Finished: 2019-12-13

BSc assignment

MRI-guided breast biopsy is used to biopt lesions that are only visible in MRI. The current manual procedure is inaccurate and inefficient, so research is done in robotics that can perform biopsies inside the MRI scanner.

A series of MR safe robotic systems have been developed from Stormram 1 to Sunram 5, which demonstrate proof-of-concepts in various development stages. The central innovative part is the pneumatic stepper motor technology to actuate the robots without use of metal or electricity.

The position of the Sunram 5 has to be calibrated manually before tests. The system cannot obtain the current position of the robot due to the fact that there is no detection system for the position of the robot. When the system is turned on the position of the actuators are unknown. Accurate needle placement in biopsies is important for minimizing the chance of wrong tissue being examined. This is why manual positioning the robot in the right starting position or inserting the current position of the robot in the system is necessary when the robot is turned on. A position detection system could make manual calibration redundant. This way the system can place the biopsy needle in the right position with one command. This could increase accuracy and be less time consuming. 

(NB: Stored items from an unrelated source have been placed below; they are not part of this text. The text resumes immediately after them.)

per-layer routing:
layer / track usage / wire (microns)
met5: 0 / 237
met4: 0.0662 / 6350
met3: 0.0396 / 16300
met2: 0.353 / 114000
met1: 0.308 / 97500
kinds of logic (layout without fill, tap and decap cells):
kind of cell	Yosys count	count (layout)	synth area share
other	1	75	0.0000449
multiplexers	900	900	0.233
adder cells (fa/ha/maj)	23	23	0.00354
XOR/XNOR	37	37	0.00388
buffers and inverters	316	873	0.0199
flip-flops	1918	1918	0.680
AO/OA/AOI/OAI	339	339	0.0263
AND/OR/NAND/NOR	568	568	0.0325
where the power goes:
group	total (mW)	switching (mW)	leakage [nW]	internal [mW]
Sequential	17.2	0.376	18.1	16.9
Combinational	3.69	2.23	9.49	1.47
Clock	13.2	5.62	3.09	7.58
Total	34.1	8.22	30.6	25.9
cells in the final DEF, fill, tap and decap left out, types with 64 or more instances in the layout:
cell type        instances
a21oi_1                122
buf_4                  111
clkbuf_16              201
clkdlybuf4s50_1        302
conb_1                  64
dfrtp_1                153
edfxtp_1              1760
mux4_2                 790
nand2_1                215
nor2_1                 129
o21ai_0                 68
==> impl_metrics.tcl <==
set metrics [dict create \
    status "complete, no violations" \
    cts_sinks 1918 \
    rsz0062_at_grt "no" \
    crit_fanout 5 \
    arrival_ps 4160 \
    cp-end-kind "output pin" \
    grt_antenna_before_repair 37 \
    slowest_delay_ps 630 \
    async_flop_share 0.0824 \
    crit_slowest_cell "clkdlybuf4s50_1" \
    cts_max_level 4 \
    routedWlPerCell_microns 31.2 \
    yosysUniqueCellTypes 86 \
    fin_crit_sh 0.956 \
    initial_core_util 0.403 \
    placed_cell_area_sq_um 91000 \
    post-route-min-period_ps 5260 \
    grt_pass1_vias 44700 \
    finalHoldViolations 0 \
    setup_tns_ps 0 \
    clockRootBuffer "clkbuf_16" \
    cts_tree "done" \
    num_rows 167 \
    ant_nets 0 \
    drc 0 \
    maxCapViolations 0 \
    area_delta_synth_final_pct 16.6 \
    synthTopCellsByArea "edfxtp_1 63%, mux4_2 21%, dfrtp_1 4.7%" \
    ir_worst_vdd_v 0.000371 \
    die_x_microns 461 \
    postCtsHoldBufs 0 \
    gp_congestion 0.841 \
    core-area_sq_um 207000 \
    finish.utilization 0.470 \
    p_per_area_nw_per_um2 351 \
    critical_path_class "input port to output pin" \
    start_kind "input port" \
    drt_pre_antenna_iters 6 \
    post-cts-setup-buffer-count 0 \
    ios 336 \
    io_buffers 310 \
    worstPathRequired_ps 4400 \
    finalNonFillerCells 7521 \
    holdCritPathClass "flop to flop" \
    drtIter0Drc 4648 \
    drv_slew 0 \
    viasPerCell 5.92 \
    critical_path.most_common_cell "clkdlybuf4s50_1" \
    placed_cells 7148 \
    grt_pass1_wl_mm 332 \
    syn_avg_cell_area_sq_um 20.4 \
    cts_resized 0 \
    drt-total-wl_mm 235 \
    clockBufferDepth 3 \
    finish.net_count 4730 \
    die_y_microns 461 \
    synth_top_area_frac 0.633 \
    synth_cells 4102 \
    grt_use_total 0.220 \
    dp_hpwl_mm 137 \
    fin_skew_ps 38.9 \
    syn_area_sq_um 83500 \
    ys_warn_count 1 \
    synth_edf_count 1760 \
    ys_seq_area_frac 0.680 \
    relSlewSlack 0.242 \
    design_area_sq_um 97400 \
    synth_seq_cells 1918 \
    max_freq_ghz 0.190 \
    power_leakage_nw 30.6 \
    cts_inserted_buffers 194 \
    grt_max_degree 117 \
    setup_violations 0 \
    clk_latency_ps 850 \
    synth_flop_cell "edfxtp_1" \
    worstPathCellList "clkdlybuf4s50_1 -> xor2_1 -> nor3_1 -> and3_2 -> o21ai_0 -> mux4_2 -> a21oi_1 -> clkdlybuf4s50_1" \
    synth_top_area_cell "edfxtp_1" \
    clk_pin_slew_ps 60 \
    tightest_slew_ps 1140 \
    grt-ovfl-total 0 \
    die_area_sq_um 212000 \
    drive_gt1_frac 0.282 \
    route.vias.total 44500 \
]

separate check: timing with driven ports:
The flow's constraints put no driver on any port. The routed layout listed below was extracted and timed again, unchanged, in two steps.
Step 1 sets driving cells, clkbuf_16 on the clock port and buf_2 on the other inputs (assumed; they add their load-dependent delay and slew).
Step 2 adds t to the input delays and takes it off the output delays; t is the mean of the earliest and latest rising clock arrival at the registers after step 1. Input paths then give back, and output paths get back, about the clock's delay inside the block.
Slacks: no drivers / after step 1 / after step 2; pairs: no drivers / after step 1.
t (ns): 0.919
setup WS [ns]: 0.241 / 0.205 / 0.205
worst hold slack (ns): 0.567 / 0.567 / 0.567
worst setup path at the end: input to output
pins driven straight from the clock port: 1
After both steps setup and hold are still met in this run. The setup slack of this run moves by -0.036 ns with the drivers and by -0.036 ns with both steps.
This design comes from an exercise in tuning for small area on the open sky130 flow, not from production work. Where RTL was checked, it was by simulation tests only, not by an equivalence proof against the original. For run 5, only the layout was checked, not whether the RTL still works. Power figures rest on the tool's default switching activity, not on a simulated workload.

==> flow/flow/run.sh <==
#!/bin/bash
# The standard layout, with the smallest buffer on every input and output port
# in place of the one buffer_ports picks by default.
set -euo pipefail
export BUFFER_PORTS_ARGS="-buffer_cell sky130_fd_sc_hd__buf_1"
bash standard.sh > standard_flow.log 2>&1
==> flow/design.v <==
package discardPkg;
  localparam int CHANNEL_COUNT = 4;
  localparam int CHANNEL_BITS = 2;
  localparam int WORD_BITS = 32;
  localparam int LENGTH_BITS = 8;
  localparam int RESERVED_BITS = WORD_BITS - CHANNEL_BITS - LENGTH_BITS;
  localparam int CREDIT_BITS = 7;
  localparam logic [CREDIT_BITS-1:0] CREDIT_MAX = 7'd64;
  localparam int COUNTER_BITS = 32;
  localparam int STAT_ADDR_BITS = 3;
  localparam logic STAT_KIND_PASSED = 1'b0;
  localparam logic STAT_KIND_DROPPED = 1'b1;
  typedef union packed {
    logic [WORD_BITS-1:0] raw;
    struct packed {
      logic [CHANNEL_BITS-1:0]  channel;
      logic [RESERVED_BITS-1:0] reserved;
      logic [LENGTH_BITS-1:0]   length;
    } header;
  } frameWord;
endpackage
`timescale 1ns/1ps
module discardStat (
  input  logic                                  CLK,
  input  logic                                  reset,
  input  logic [discardPkg::WORD_BITS-1:0]       inData,
  input  logic                                  inValid,
  input  logic                                  inSof,
  input  logic                                  inEof,
  input  logic [discardPkg::CHANNEL_COUNT-1:0]  creditReturn,
  output logic                                  outValid,
  output logic [discardPkg::CHANNEL_BITS-1:0]   outChannel,
  output logic [discardPkg::WORD_BITS-1:0]       outData,
  output logic                                  outSof,
  output logic                                  outEof,
  input  logic                                  statRead,
  input  logic [discardPkg::STAT_ADDR_BITS-1:0] statAddr,
  output logic                                  statValid,
  output logic [discardPkg::COUNTER_BITS-1:0]   statData,
  input  logic                                  statWrite,
  input  logic [discardPkg::COUNTER_BITS-1:0]   statWriteData
);
  localparam int NCH = discardPkg::CHANNEL_COUNT;
  localparam int CB  = discardPkg::CREDIT_BITS;
  localparam int NCNT = 2 * NCH;
  logic [NCH-1:0][CB-1:0] credit;
  logic [NCH-1:0][CB-1:0] creditAvail;
  logic [CB-1:0] selCredit;
  logic [CB+1:0] creditDiff;
  logic          inFits;
  logic          inHeader;
  assign inHeader = inValid && inSof;
  always_comb begin
    for (int c = 0; c < NCH; c++) begin
      creditAvail[c] = credit[c] + {{(CB-1){1'b0}}, creditReturn[c]};
    end
  end
  assign selCredit  = creditAvail[inData[31:30]];
  assign creditDiff = {2'b00, selCredit} - {1'b0, inData[7:0]};
  assign inFits     = !creditDiff[CB+1];
  always_ff @(posedge CLK) begin
    for (int c = 0; c < NCH; c++) begin
      if (reset) begin
        credit[c] <= discardPkg::CREDIT_MAX;
      end else if (inHeader && inFits && inData[31:30] == c) begin
        credit[c] <= creditDiff[CB-1:0];
      end else begin
        credit[c] <= creditAvail[c];
      end
    end
  end
  logic [31:0] d1;
  logic        sof1, eof1, fits1, v1;
  logic        keepCur;
  logic        hdr1;
  logic        fwd1;
  always_ff @(posedge CLK) begin
    d1    <= inData;
    sof1  <= inSof;
    eof1  <= inEof;
    fits1 <= inFits;
    v1    <= inValid && !reset;
  end
  assign hdr1 = v1 && sof1;
  assign fwd1 = v1 && (sof1 ? fits1 : keepCur);
  always_ff @(posedge CLK) begin
    if (reset) begin
      keepCur <= 1'b0;
    end else if (hdr1) begin
      keepCur <= fits1;
    end
  end
  logic [31:0] d2;
  logic        sof2, eof2, v2;
  logic [1:0]  lastChannel;
  always_ff @(posedge CLK) begin
    d2     <= d1;
    sof2   <= sof1;
    eof2   <= eof1;
    v2     <= fwd1 && !reset;
    outData <= d2;
    outSof  <= sof2;
    outEof  <= eof2;
    outValid <= v2 && !reset;
    if (outValid && outSof) begin
      lastChannel <= outData[31:30];
    end
  end
  assign outChannel = outSof ? outData[31:30] : lastChannel;
  logic [NCNT-1:0][31:0] counter;
  logic [NCNT-1:0]       countInc;
  logic [NCNT-1:0]       countLoad;
  logic [31:0]           loadValue;
  assign loadValue = reset ? 32'd0 : statWriteData;
  always_comb begin
    for (int k = 0; k < NCNT; k++) begin
      countInc[k]  = hdr1 && d1[31:30] == k[2:1] && fits1 == !k[0];
      countLoad[k] = reset || (statWrite && statAddr == k[2:0]);
    end
  end
  logic [NCNT-1:0][32:0] countCarry;
  always_comb begin
    for (int k = 0; k < NCNT; k++) begin
      for (int i = 0; i < 32; i++) begin
        if (i == 0) begin
          countCarry[k][i] = countInc[k];
        end else if (i == 11) begin
          countCarry[k][i] = countInc[k] & (&counter[k][10:0]);
        end else if (i == 22) begin
          countCarry[k][i] = countInc[k] & (&counter[k][21:0]);
        end else begin
          countCarry[k][i] = countCarry[k][i-1] & counter[k][i-1];
        end
      end
      countCarry[k][32] = 1'b0;
    end
  end
  always_ff @(posedge CLK) begin
    for (int k = 0; k < NCNT; k++) begin
      if (countLoad[k]) begin
        counter[k] <= loadValue;
      end else begin
        counter[k] <= counter[k] ^ countCarry[k][31:0];
      end
    end
  end
  logic [31:0] readValue;
  always_comb begin
    readValue = '0;
    for (int k = 0; k < NCNT; k++) begin
      readValue = readValue | (counter[k] & {32{statAddr == k[2:0]}});
    end
  end
  always_ff @(posedge CLK) begin
    statValid <= statRead && !reset;
    statData  <= readValue;
  end
endmodule
==> flow/constraint.sdc <==
create_clock -name core_clock -period 5.0 [get_ports {CLK}]
set_input_delay 1.0000 -clock core_clock [delete_from_list [all_inputs] [get_ports {CLK}]]
set_output_delay 1.0000 -clock core_clock [all_outputs]
set_load 0.01 [all_outputs]
==> flow/standard.sh <==
#!/bin/bash
# synth_recipe.tcl (not shown) runs the flow's synth.tcl, then flattens the netlist and writes it again
# the make line also repeats each setting of config.mk as NAME=value (left out here)
make -C /OpenROAD-flow-scripts/flow DESIGN_CONFIG=/design/flow/config.mk WORK_HOME=/design/flow/orfs CLKGATE_MAP_FILE= SYNTH_SCRIPT=/design/flow/synth_recipe.tcl "${@:-finish}"
==> flow/config.mk <==
export PLATFORM = sky130hd
export DESIGN_NAME = discardStat
export DESIGN_NICKNAME = discardStat
export VERILOG_FILES = /design/flow/design.v
export SDC_FILE = /design/flow/constraint.sdc
export NUM_CORES = 4
export LEC_CHECK = 0
export CAP_MARGIN = 20
export CORE_MARGIN = 2
export CORE_UTILIZATION = 40
export CTS_BUF_LIST = sky130_fd_sc_hd__clkbuf_16
export CTS_CLUSTER_DIAMETER = 100
export CTS_CLUSTER_SIZE = 25
export SLEW_MARGIN = 20
==> results_dict.tcl, run 1 <==
set metrics [dict create \
    status "timing/DRC/antenna clean" \
    grt_start_max_net_pins 99 \
    fmax_mhz 263 \
    start_kind "input pin" \
    nNetsFinal 2483 \
    synth_nets 2425 \
    min_period_ps 3800 \
    layout-area-overhead-vs-synth_pct 7.79 \
    grt_usage_pct 22.9 \
    first_global_vias 14800 \
    wl_per_cell_um 21.1 \
    layout-drive-gt1-share_pct 5.69 \
    die_h_um 225 \
    crit_path_top_delay_cell "o21bai_1" \
    grt_pass1_wl_um 88800 \
    synth_flop_cell "dfxtp_1" \
    post-place-cells 2749 \
    maxCapViolCount 0 \
    maxSlewHeadroom_pct 25.8 \
    core_mm2 0.0479 \
    cp_cell_sequence "buf_1, ha_1, ha_1, nand3_1, o21a_1, or2_1, mux4_2, ha_1, o21bai_1, or4b_1, nor2_1, a211oi_1" \
    crit_path_frequent_cell "ha_1" \
    antenna_found_initial 3 \
    cts_sinks 426 \
    synth-seq-area-share_pct 43.9 \
    min_from "eof2" \
    worst_slew_pin_slew_ps 1110 \
    yosys_warnings 1 \
    first_pass_iters 6 \
    hold_viol 0 \
    synth.cell_area_mm2 0.0195 \
    clk_pin_slew_ps 100 \
    fin_tns_setup_ps 0 \
    post_cts_resized 0 \
    layout_setup_ws_ps 1200 \
    placementRows 80 \
    ios 148 \
    worstPathArrival_ps 4250 \
    power_mw 6.12 \
    post_cts_buffers 0 \
    gp_congestion 0.901 \
    avgSynthCellArea_um2 9.28 \
    vdd_drop_max_mv 0.219 \
    instances_no_fill 2777 \
    place_area_mm2 0.0204 \
    routed_wl_um 58700 \
    hold_path.class "reg2reg" \
    die_w_um 225 \
    tritoncts "yes" \
    worst_setup_path_end_kind "flop" \
    required_ps 5460 \
    drtAntennaViolNets 0 \
    min_delay_path_depth 0 \
    ys_seq_elements 426 \
    start_util_pct 40.6 \
    synth_edf_count 2 \
    syn_inst 2099 \
    cts_hold_buf 0 \
    yosysUniqueCellTypes 69 \
    vias 15400 \
    slew_violations 0 \
    die_area_mm2 0.0505 \
    holdWs_ps 328 \
    fin_skew_ps 39.6 \
    clockBufferDepth 3 \
    cts_made_buffers 21 \
    root_buffer "clkbuf_16" \
    cpPeakStageDelay_ps 700 \
    power_density_mw_per_mm2 292 \
    rr_worst_depth 15 \
    insertion_delay_ps 580 \
    hpwl_um 41700 \
    io_buffers 147 \
    cp-startpoint "creditReturn[0]" \
    rsz0062_at_grt "false" \
    leakagePower_nw 8.65 \
    setup_viol 0 \
    async_flop_share_pct 0 \
    vias_per_cell 5.54 \
    detail_route.iter0.violations 1301 \
    htreeDepth 1 \
    fill_cells 4663 \
    stdcell_area_mm2 0.0210 \
    dp_slack_ps 656 \
    r2r-start "sof1" \
    worstSetupPathType "in2reg" \
    final_core_util_pct 43.8 \
    period_share_pct 75.9 \
    worst-path-max-fanout 9 \
    drc 0 \
    gr-total-overflow 0 \
]
-- Yosys cell counts, drive strengths merged (2+ instances only) --
library cell | n | area, µm²
a21oi | 259 | 1300
inv | 14 | 52.6
o21bai | 4 | 30.0
a22o | 7 | 61.3
mux4 | 17 | 383
and3b | 3 | 26.3
nor4b | 3 | 32.5
edfxtp | 2 | 60.1
xor2 | 5 | 43.8
nand3 | 30 | 150
mux2i | 2 | 20.0
nand2 | 499 | 1880
o211ai | 6 | 45.0
dfxtp | 424 | 8490
a21o | 2 | 15.0
nor2 | 51 | 201
mux2 | 27 | 304
a211oi | 35 | 263
nor2b | 9 | 56.3
nand4 | 32 | 200
xnor2 | 33 | 289
and4 | 5 | 43.8
and2 | 17 | 106
clkbuf | 66 | 256
o221ai | 9 | 78.8
a221o | 7 | 70.1
or2 | 9 | 58.8
a221oi | 38 | 333
o22ai | 18 | 113
ha | 247 | 3090
o21ba | 4 | 40.0
nor3 | 27 | 135
buf | 86 | 483
a22oi | 41 | 308
nor3b | 3 | 33.8
o21a | 10 | 75.1
and3 | 9 | 56.3
nor4 | 8 | 77.6
o21ai | 17 | 88.8
or4 | 2 | 15.0
-- placed cells by master, fill, tap and decap left out, types with 10 or more instances in the layout --
cell         n
a211oi_1    35
a21oi_1    259
a221oi_1    38
a22oi_1     41
and2_1      17
buf_1      143
buf_4       37
clkbuf_16   21
dfxtp_1    424
ha_1       247
inv_1       14
mux2_2      23
mux4_2      17
nand2_1    497
nand3_1     30
nand4_1     32
nor2_1      49
nor3_1      27
o21a_1      10
o22ai_1     18
xnor2_1     33
-- power by group --
group	leakage, nW	total, mW	internal (mW)	switching, mW
registers	3.49	3.58	3.51	0.0669
clock network	0.296	1.97	0.824	1.15
logic	4.86	0.570	0.176	0.394
total	8.65	6.12	4.51	1.61
-- cell families after synthesis --
group	after synthesis	synth area share [%]
xor gates and xnor gates	38	1.71
adders and majority gates	248	16.0
and+or+nand+nor	712	16.0
AOI/OAI and AO/OA	462	14.7
DFF	426	43.9
muxes	46	3.63
buffers and inverters	167	4.09
-- path summary, 6_finish.rpt --
check        slack, ps      endpoint
min                330        outEof
min reg2reg        330        outEof
max reg2reg       1290  counter[223]
max               1200    credit[14]
-- cell type report --
class / count / area [µm²] / area share (%)
antenna: 1 / 2.50 / 0.0119
clock buffer: 21 / 526 / 2.50
clock inverter: 6 / 61.3 / 0.292
inverter: 15 / 56.3 / 0.268
multi-input combinational: 1506 / 10100 / 48.3
sequential: 426 / 8550 / 40.7
tap: 615 / 769 / 3.67
timing repair buffer: 187 / 897 / 4.27
-- routing by layer --
layer / GRT usage, % / vias to the layer above / wire [µm] / share of wire [%]
met3: 2.95 / 103 / 3600 / 6.1
met5: 0 / - / 10 / 0.017
met4: 6.88 / 2 / 1920 / 3.3
met2: 39.4 / 507 / 28100 / 48
li1: - / 7493 / - / -
met1: 30.0 / 7275 / 25100 / 43
-- sequential cells by signal, summed over array words and instances, names as in the netlist, 2 cells and up --
signal and flops:
credit 28, d1 32, statData 32, counter 256, d2 32, lastChannel 2
outData 32
-- worst max-delay path: cells and delay by family --
kind | cells | cell delay (ps)
AO/OA/AOI/OAI | 3 | 1170
AND/OR/NAND/NOR | 4 | 840
adder cells (fa/ha/maj) | 3 | 700
multiplexers | 1 | 460
buffers and inverters | 1 | 80
==> inputs of run 2 (changes only) <==
==> flow/run.sh (new file) <==
#!/bin/bash
# synth_recipe.tcl (not shown) runs the flow's synth.tcl, then flattens the netlist and writes it again
# the make line also repeats each setting of config.mk as NAME=value (left out here)
make -C /OpenROAD-flow-scripts/flow DESIGN_CONFIG=/design/flow/config.mk WORK_HOME=/design/flow/orfs CLKGATE_MAP_FILE= SYNTH_SCRIPT=/design/flow/synth_recipe.tcl finish
--- a/flow/config.mk
+++ b/flow/config.mk
@@ -8,7 +8,4 @@
 export CAP_MARGIN = 20
 export CORE_MARGIN = 2
 export CORE_UTILIZATION = 40
-export CTS_BUF_LIST = sky130_fd_sc_hd__clkbuf_16
-export CTS_CLUSTER_DIAMETER = 100
-export CTS_CLUSTER_SIZE = 25
 export SLEW_MARGIN = 20
removed: flow/flow/run.sh
removed: flow/standard.sh
==> run 2 against run 1 <==
  * Sequential share of layout area fell by 3.2 points
  * Total power rose by 26%
  * Still clean on timing, DRC and antenna
  * Clock skew decreased by 17 ps
  * First-iteration DRC count grew 2.5%
From an optimization exercise on the open Yosys and OpenROAD flow, aimed at small area; shortcuts taken in it are not production practice. In this exercise RTL edits were held to simulation tests only and were not proved equivalent to the original. Power is estimated from default activity; no workload was simulated. The flow treats the clock pin as an ideal source, which a real chip does not have.

==> flow/design.v <==
module imem_hold (
  input  logic q,
  input  logic e,
  input  logic en,
  input  logic w,
  output logic d
);
  assign d = (q | e) & (w | en);
endmodule
module imem_and2 (
  input  logic a,
  input  logic b,
  output logic y
);
  assign y = a & b;
endmodule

The Sunram 5 does not consist of an MR safe interface. This means that the current robot is completely controlled from outside the MRI chamber. An interface in the MRI chamber could be preferable.

The goal of this project is to research and build an MR safe detection system and an MR safe interface for a linear pneumatic stepper motor like the ones used in the Sunram 5. This way a new series of MR safe robotic systems can be developed for which automatized position control and an MR safe interface can be employed. The positioning of the actuators can then possibly be controlled by only one command.